**Saved entries:**

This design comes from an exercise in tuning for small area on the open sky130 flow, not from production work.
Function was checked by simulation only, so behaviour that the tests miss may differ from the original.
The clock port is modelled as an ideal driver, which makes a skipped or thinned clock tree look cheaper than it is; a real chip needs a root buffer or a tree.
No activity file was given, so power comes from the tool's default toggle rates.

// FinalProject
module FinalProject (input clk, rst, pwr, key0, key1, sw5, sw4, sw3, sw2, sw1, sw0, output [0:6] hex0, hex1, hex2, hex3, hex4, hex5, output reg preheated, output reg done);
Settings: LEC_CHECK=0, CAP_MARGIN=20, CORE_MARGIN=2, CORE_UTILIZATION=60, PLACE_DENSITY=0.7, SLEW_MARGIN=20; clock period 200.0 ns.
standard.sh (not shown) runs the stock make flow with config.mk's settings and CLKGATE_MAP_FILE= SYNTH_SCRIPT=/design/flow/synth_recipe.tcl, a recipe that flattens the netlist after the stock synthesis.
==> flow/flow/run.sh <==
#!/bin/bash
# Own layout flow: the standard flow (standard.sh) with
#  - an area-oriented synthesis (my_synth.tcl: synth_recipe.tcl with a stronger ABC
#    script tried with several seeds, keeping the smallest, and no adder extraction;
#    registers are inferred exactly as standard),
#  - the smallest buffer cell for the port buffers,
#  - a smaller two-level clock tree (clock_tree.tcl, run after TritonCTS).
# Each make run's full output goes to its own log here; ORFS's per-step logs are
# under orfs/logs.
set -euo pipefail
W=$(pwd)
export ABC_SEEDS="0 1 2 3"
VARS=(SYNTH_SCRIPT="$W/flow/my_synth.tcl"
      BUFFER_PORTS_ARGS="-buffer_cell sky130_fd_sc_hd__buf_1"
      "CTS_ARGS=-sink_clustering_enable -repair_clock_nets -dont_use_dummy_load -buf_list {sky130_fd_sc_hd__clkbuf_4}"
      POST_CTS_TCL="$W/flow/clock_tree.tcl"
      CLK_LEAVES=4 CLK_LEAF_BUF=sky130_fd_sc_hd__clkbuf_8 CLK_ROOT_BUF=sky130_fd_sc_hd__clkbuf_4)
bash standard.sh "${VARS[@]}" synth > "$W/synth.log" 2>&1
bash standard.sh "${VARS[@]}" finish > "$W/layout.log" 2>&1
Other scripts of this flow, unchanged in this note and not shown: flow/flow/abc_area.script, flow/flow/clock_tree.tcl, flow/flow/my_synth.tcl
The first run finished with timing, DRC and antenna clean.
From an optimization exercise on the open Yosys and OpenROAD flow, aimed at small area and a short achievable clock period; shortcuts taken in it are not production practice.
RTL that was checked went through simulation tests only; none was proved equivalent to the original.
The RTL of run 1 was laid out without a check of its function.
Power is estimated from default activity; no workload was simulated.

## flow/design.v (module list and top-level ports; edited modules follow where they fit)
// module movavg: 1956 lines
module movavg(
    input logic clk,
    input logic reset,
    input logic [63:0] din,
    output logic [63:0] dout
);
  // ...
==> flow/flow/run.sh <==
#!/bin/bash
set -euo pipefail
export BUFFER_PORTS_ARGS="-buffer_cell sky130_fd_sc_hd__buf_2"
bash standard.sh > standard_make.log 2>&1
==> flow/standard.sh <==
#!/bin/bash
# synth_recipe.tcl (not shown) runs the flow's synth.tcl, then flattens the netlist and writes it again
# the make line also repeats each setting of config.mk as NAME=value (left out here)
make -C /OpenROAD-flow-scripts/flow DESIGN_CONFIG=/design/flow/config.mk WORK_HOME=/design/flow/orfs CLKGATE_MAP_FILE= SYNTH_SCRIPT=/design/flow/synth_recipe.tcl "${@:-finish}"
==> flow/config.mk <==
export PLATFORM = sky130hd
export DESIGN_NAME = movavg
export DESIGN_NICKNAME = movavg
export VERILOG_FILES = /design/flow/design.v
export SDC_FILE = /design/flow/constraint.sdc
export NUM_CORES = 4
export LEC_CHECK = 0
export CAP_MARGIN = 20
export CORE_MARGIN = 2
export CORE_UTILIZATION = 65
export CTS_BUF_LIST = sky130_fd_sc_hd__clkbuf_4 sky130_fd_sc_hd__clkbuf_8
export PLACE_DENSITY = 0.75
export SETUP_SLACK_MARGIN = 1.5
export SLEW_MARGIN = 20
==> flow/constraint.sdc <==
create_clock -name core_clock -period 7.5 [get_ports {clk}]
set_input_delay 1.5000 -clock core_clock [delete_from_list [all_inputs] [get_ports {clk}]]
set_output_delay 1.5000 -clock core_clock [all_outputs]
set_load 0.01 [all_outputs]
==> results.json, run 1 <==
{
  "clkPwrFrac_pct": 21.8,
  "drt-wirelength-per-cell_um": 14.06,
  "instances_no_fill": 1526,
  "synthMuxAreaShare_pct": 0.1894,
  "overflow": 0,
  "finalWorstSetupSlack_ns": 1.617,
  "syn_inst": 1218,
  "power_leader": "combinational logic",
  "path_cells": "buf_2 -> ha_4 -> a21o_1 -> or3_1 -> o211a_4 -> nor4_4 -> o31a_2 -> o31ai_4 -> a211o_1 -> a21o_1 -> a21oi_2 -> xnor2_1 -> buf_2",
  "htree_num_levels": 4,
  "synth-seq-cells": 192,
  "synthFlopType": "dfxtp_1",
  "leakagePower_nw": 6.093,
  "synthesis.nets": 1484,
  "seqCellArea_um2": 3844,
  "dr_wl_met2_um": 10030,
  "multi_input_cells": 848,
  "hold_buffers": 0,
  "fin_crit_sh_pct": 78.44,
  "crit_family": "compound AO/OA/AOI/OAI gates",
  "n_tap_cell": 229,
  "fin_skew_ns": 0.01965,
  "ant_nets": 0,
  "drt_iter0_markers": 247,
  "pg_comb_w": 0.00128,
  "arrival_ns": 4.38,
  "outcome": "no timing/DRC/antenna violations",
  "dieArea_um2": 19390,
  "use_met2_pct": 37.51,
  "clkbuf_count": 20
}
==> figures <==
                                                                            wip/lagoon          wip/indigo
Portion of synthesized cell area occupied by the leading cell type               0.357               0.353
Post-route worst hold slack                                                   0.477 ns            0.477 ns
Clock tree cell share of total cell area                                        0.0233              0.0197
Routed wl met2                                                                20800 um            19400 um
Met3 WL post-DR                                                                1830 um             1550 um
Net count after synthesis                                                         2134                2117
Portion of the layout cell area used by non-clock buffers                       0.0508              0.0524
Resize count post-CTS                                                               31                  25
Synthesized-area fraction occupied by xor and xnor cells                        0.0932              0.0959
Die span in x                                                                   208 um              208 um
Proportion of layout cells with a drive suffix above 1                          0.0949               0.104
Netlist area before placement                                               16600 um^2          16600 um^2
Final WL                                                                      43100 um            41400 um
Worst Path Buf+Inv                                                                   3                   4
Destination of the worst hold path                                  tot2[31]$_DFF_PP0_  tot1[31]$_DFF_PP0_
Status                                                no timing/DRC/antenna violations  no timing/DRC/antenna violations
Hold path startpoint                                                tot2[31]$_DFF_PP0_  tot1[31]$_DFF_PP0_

**WORK INSTRUCTIONS:**
Your answer must be an exact transcription of the lines from the one containing "Proportion of layout" through the last line of the records above, and nothing else.

**EXERCISE RESULT:**
Proportion of layout cells with a drive suffix above 1                          0.0949               0.104
Netlist area before placement                                               16600 um^2          16600 um^2
Final WL                                                                      43100 um            41400 um
Worst Path Buf+Inv                                                                   3                   4
Destination of the worst hold path                                  tot2[31]$_DFF_PP0_  tot1[31]$_DFF_PP0_
Status                                                no timing/DRC/antenna violations  no timing/DRC/antenna violations
Hold path startpoint                                                tot2[31]$_DFF_PP0_  tot1[31]$_DFF_PP0_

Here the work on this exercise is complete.